### Task objective
From the first line of the material through the line containing "Area growth syn-to-layout", restate everything word for word and nothing more.

### The input
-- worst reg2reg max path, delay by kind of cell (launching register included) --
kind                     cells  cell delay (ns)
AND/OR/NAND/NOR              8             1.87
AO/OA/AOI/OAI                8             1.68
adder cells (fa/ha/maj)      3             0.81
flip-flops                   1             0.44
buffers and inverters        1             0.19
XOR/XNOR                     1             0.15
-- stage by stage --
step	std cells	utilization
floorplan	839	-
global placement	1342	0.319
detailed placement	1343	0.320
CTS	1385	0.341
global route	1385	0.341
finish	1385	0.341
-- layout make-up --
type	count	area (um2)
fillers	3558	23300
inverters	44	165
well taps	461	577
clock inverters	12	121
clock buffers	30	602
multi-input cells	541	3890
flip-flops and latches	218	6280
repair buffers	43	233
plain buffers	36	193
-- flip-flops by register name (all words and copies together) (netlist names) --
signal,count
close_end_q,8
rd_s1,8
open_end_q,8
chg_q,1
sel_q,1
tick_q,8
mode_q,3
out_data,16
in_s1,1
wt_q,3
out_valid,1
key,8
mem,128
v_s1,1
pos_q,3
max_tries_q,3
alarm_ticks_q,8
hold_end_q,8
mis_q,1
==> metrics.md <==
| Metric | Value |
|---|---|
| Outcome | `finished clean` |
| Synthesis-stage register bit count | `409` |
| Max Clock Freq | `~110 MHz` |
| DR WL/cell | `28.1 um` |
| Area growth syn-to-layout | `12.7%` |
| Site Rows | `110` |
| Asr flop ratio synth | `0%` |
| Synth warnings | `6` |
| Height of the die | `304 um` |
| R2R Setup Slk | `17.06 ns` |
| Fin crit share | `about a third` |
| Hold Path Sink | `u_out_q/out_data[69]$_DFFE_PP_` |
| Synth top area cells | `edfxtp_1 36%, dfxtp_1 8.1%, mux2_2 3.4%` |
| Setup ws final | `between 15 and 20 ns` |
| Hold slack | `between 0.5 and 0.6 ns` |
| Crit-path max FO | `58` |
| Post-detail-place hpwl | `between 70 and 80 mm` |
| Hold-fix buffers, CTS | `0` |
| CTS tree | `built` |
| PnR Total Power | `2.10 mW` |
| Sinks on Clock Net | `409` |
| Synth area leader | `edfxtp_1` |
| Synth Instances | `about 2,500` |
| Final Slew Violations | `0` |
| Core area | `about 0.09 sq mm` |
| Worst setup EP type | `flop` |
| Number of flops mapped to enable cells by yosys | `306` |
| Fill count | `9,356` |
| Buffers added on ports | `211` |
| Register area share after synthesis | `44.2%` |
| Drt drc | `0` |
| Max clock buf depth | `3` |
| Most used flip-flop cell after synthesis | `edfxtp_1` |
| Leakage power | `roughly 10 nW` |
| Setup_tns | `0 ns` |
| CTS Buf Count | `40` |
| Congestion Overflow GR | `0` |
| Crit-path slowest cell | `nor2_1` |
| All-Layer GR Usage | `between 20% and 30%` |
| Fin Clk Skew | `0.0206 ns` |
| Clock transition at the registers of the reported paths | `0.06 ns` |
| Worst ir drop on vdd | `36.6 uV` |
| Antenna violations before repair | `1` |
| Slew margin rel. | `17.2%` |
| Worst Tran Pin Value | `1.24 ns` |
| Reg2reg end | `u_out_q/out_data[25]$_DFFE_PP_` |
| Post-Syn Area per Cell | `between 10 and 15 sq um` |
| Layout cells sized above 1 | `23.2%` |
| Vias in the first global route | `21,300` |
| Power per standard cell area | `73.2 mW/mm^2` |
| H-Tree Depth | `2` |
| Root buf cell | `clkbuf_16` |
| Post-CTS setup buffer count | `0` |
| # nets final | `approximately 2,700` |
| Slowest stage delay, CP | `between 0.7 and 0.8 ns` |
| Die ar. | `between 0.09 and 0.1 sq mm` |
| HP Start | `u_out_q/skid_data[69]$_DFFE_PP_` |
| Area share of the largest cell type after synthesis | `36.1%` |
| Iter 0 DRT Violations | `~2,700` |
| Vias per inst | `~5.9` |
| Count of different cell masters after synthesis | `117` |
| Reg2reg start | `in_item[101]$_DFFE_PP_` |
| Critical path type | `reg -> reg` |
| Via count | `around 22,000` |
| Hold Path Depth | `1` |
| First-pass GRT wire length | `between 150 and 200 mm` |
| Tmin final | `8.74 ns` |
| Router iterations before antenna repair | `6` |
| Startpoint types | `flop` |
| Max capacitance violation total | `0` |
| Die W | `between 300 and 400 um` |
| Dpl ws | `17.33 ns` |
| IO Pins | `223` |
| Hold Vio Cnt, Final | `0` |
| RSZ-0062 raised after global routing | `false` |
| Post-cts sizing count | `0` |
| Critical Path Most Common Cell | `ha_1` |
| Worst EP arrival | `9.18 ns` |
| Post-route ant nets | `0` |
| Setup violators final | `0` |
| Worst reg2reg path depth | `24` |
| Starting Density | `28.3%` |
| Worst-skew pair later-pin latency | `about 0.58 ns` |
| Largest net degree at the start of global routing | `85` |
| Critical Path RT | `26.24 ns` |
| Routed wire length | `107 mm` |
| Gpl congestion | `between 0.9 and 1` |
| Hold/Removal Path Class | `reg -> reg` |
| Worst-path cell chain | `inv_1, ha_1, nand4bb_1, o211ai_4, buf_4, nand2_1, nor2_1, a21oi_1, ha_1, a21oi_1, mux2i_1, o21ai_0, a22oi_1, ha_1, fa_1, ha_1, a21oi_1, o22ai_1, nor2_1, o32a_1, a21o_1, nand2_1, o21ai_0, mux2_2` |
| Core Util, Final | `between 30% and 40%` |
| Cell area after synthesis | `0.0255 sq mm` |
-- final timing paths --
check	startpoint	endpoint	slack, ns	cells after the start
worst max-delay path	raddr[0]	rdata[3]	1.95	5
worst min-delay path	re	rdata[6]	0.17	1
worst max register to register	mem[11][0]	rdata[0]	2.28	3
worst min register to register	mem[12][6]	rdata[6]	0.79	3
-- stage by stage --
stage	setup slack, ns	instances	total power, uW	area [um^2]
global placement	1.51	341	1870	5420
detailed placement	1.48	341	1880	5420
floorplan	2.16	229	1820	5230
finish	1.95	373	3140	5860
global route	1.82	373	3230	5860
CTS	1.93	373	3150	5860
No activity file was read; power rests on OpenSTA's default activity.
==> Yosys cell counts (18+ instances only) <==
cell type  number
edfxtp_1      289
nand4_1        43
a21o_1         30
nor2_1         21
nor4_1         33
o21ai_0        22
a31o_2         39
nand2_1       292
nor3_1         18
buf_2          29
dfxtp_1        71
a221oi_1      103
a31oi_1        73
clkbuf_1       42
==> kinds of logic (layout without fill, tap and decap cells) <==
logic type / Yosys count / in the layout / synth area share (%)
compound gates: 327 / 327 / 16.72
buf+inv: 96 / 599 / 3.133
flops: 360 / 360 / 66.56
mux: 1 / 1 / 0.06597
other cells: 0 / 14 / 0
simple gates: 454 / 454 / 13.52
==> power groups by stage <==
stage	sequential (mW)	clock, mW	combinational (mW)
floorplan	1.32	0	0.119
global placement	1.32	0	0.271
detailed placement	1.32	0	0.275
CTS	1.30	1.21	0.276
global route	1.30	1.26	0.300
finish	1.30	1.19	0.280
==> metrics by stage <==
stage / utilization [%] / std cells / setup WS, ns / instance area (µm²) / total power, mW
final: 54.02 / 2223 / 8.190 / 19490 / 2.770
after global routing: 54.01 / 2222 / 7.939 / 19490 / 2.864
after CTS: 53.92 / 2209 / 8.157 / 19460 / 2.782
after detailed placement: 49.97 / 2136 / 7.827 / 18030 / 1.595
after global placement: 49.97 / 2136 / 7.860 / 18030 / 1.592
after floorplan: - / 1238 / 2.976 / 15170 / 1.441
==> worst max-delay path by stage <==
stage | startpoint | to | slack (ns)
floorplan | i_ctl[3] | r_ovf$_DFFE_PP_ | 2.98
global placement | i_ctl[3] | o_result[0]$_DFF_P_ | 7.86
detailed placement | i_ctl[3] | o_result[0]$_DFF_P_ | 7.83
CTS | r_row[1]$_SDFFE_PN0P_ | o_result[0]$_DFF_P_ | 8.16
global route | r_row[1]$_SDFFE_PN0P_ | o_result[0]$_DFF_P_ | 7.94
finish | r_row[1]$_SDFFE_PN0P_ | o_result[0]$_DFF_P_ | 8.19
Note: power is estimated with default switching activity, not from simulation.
File: src/rtl/core/rmb_queue.sv
// Two-entry request queue between the front and back ends.
`timescale 1ns / 1ps

module rmb_queue #(
    parameter int DW = 32
) (
    input  logic          aclk,
    input  logic          aresetn,
    input  logic          push_valid,
    output logic          push_ready,
    input  logic [DW-1:0] push_data,
    output logic          pop_valid,
    input  logic          pop_ready,
    output logic [DW-1:0] pop_data
);

    localparam logic [1:0] QUEUE_DEPTH = 2'd2;

    logic [DW-1:0] mem_reg [2];
    logic          wr_ptr_reg;
    logic          rd_ptr_reg;
    logic [1:0]    cnt_reg;
    logic          push_ok;
    logic          pop_ok;

    assign push_ready = cnt_reg != QUEUE_DEPTH;
    assign pop_valid  = cnt_reg != 2'd0;
    assign pop_data   = mem_reg[rd_ptr_reg];
    assign push_ok    = push_valid && push_ready;
    assign pop_ok     = pop_valid && pop_ready;

    // pointers and fill level
    always_ff @(posedge aclk) begin
        if (!aresetn) begin
            wr_ptr_reg <= 1'b0;
            rd_ptr_reg <= 1'b0;
            cnt_reg    <= 2'd0;
        end else begin
            if (push_ok) wr_ptr_reg <= ~wr_ptr_reg;
            if (pop_ok)  rd_ptr_reg <= ~rd_ptr_reg;
            if (push_ok && !pop_ok)      cnt_reg <= cnt_reg + 2'd1;
            else if (!push_ok && pop_ok) cnt_reg <= cnt_reg - 2'd1;
        end
    end

    // storage
    always_ff @(posedge aclk) begin
        if (push_ok) mem_reg[wr_ptr_reg] <= push_data;
    end

endmodule

File: src/rtl/core/rmb_back.sv
// Back end: rolls both k-mers, delays forward windows and keeps per-strand minima.
`timescale 1ns / 1ps

module rmb_back #(
    parameter int MAX_SIG_LEN = 15,
    parameter int DD          = 16,
    parameter int CW          = 13,
    parameter int PSW         = 13
) (
    input  logic                           aclk,
    input  logic                           aresetn,
    input  logic                           q_valid,
    output logic                           q_ready,
    input  rmb_pkg::rmb_ctl_t              q_ctl,
    input  logic [CW-1:0]                  q_t,
    input  logic [CW-1:0]                  q_len,
    input  logic [rmb_pkg::SIG_CFG_W-1:0]  k_eff,
    input  logic [rmb_pkg::CUT_CFG_W-1:0]  cut_bits,
    input  logic [rmb_pkg::SKIP_CFG_W-1:0] skip_eff,
    output logic                           snap_valid,
    input  logic                           snap_ready,
    output rmb_pkg::rmb_flags_t            snap_flags,
    output logic [2*MAX_SIG_LEN-1:0]       snap_fwd_val,
    output logic [PSW-1:0]                 snap_fwd_start,
    output logic [2*MAX_SIG_LEN-1:0]       snap_rc_val,
    output logic [PSW-1:0]                 snap_rc_start,
    output logic [CW-1:0]                  snap_len,
    output logic [rmb_pkg::SIG_CFG_W-1:0]  snap_k
);

    localparam int KW  = 2 * MAX_SIG_LEN;
    localparam int DIW = (DD > 1) ? $clog2(DD) : 1;

    // signature check: low cutoff bits clear, no AAA/AAC head, no AA pair below
    function automatic logic sig_ok(
        input logic [KW-1:0]                 m,
        input logic [rmb_pkg::SIG_CFG_W-1:0] k,
        input logic [rmb_pkg::CUT_CFG_W-1:0] cut
    );
        logic [31:0] low_mask;
        logic [4:0]  top_sh;
        logic [KW:0] top_lim;
        logic        ok;
        low_mask = ~(32'hFFFF_FFFF << cut);
        top_sh   = {k, 1'b0} - 5'd5;
        top_lim  = (KW+1)'(1) << top_sh;
        ok       = ((32'(m) & low_mask) == 32'd0) && ((KW+1)'(m) >= top_lim);
        for (int j = 0; j + 2 < MAX_SIG_LEN; j++) begin
            if ((m[2*j +: 4] == 4'd0) && ((j + 2) < int'(k))) ok = 1'b0;
        end
        return ok;
    endfunction

    logic [KW-1:0]  fwd_kmer_reg, rc_kmer_reg;
    logic [KW-1:0]  fwd_step, rc_step;
    logic [DD-1:0]  dl_vld_reg, dl_vld_next;
    logic [KW-1:0]  dl_val_reg [DD];
    logic [KW-1:0]  fwd_best_reg, fwd_best_next;
    logic [KW-1:0]  rc_best_reg, rc_best_next;
    logic [PSW-1:0] fwd_start_reg, fwd_start_next;
    logic [PSW-1:0] rc_start_reg, rc_start_next;
    logic           fwd_found_reg, fwd_found_next;
    logic           rc_found_reg, rc_found_next;
    logic [4:0]     k2;
    logic [KW:0]    k_pow;
    logic [KW-1:0]  kmask;
    logic           fwd_ok, rc_ok, rc_in_zone;
    logic [DIW-1:0] rd_idx;
    logic           tap_vld;
    logic [KW-1:0]  tap_val;
    logic           pop;

    // a last base needs room in the result stage
    assign q_ready = !q_ctl.last || snap_ready;
    assign pop     = q_valid && q_ready;

    // rolled windows for this base
    always_comb begin
        k2       = {k_eff, 1'b0};
        k_pow    = (KW+1)'(1) << k2;
        kmask    = KW'(k_pow - (KW+1)'(1));
        fwd_step = {fwd_kmer_reg[KW-3:0], q_ctl.sym} & kmask;
        rc_step  = ((rc_kmer_reg >> 2) | (KW'(~q_ctl.sym) << (k2 - 5'd2))) & kmask;
        fwd_ok   = sig_ok(fwd_step, k_eff, cut_bits);
        rc_ok    = sig_ok(rc_step, k_eff, cut_bits);
        rd_idx   = skip_eff[DIW-1:0];
        tap_vld  = dl_vld_reg[rd_idx];
        tap_val  = dl_val_reg[rd_idx];
        rc_in_zone = (CW+1)'(q_t) >= ((CW+1)'(k_eff) + (CW+1)'(skip_eff));
    end

    // minimum tracking on both strands
    always_comb begin
        fwd_best_next  = fwd_best_reg;
        fwd_start_next = fwd_start_reg;
        fwd_found_next = fwd_found_reg;
        rc_best_next   = rc_best_reg;
        rc_start_next  = rc_start_reg;
        rc_found_next  = rc_found_reg;
        dl_vld_next    = dl_vld_reg;
        if (q_ctl.upd) begin
            // forward window that has aged past the skip zone
            if (tap_vld && (!fwd_found_reg || (tap_val < fwd_best_reg))) begin
                fwd_best_next  = tap_val;
                fwd_start_next = PSW'(q_t) - PSW'(skip_eff) - PSW'(k_eff);
                fwd_found_next = 1'b1;
            end
            dl_vld_next[0] = q_ctl.win && fwd_ok;
            for (int i = 1; i < DD; i++) dl_vld_next[i] = dl_vld_reg[i-1];
            // reverse window; later equal values win
            if (q_ctl.win && rc_in_zone && rc_ok &&
                (!rc_found_reg || (rc_step <= rc_best_reg))) begin
                rc_best_next  = rc_step;
                rc_start_next = PSW'(q_t) + PSW'(1) - PSW'(k_eff);
                rc_found_next = 1'b1;
            end
        end
    end

    // finished read goes to the result stage
    always_comb begin
        snap_valid           = q_valid && q_ctl.last;
        snap_flags.fwd_found = fwd_found_next;
        snap_flags.rc_found  = rc_found_next;
        snap_flags.many_n    = q_ctl.many_n;
        snap_fwd_val         = fwd_best_next;
        snap_fwd_start       = fwd_start_next;
        snap_rc_val          = rc_best_next;
        snap_rc_start        = rc_start_next;
        snap_len             = q_len;
        snap_k               = k_eff;
    end

    // read state, cleared after each last base
    always_ff @(posedge aclk) begin
        if (!aresetn) begin
            fwd_kmer_reg  <= '0;
            rc_kmer_reg   <= '0;
            dl_vld_reg    <= '0;
            fwd_found_reg <= 1'b0;
            rc_found_reg  <= 1'b0;
        end else if (pop) begin
            if (q_ctl.last) begin
                fwd_kmer_reg  <= '0;
                rc_kmer_reg   <= '0;
                dl_vld_reg    <= '0;
                fwd_found_reg <= 1'b0;
                rc_found_reg  <= 1'b0;
            end else if (q_ctl.upd) begin
                fwd_kmer_reg  <= fwd_step;
                rc_kmer_reg   <= rc_step;
                dl_vld_reg    <= dl_vld_next;
                fwd_found_reg <= fwd_found_next;
                rc_found_reg  <= rc_found_next;
            end
        end
    end

    // window delay line and best-value payload
    always_ff @(posedge aclk) begin
        if (pop && q_ctl.upd) begin
            dl_val_reg[0] <= fwd_step;
            for (int i = 1; i < DD; i++) dl_val_reg[i] <= dl_val_reg[i-1];
            fwd_best_reg  <= fwd_best_next;
            fwd_start_reg <= fwd_start_next;
            rc_best_reg   <= rc_best_next;
            rc_start_reg  <= rc_start_next;
        end
    end

endmodule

### Problem solution
-- worst reg2reg max path, delay by kind of cell (launching register included) --
kind                     cells  cell delay (ns)
AND/OR/NAND/NOR              8             1.87
AO/OA/AOI/OAI                8             1.68
adder cells (fa/ha/maj)      3             0.81
flip-flops                   1             0.44
buffers and inverters        1             0.19
XOR/XNOR                     1             0.15
-- stage by stage --
step	std cells	utilization
floorplan	839	-
global placement	1342	0.319
detailed placement	1343	0.320
CTS	1385	0.341
global route	1385	0.341
finish	1385	0.341
-- layout make-up --
type	count	area (um2)
fillers	3558	23300
inverters	44	165
well taps	461	577
clock inverters	12	121
clock buffers	30	602
multi-input cells	541	3890
flip-flops and latches	218	6280
repair buffers	43	233
plain buffers	36	193
-- flip-flops by register name (all words and copies together) (netlist names) --
signal,count
close_end_q,8
rd_s1,8
open_end_q,8
chg_q,1
sel_q,1
tick_q,8
mode_q,3
out_data,16
in_s1,1
wt_q,3
out_valid,1
key,8
mem,128
v_s1,1
pos_q,3
max_tries_q,3
alarm_ticks_q,8
hold_end_q,8
mis_q,1
==> metrics.md <==
| Metric | Value |
|---|---|
| Outcome | `finished clean` |
| Synthesis-stage register bit count | `409` |
| Max Clock Freq | `~110 MHz` |
| DR WL/cell | `28.1 um` |
| Area growth syn-to-layout | `12.7%` |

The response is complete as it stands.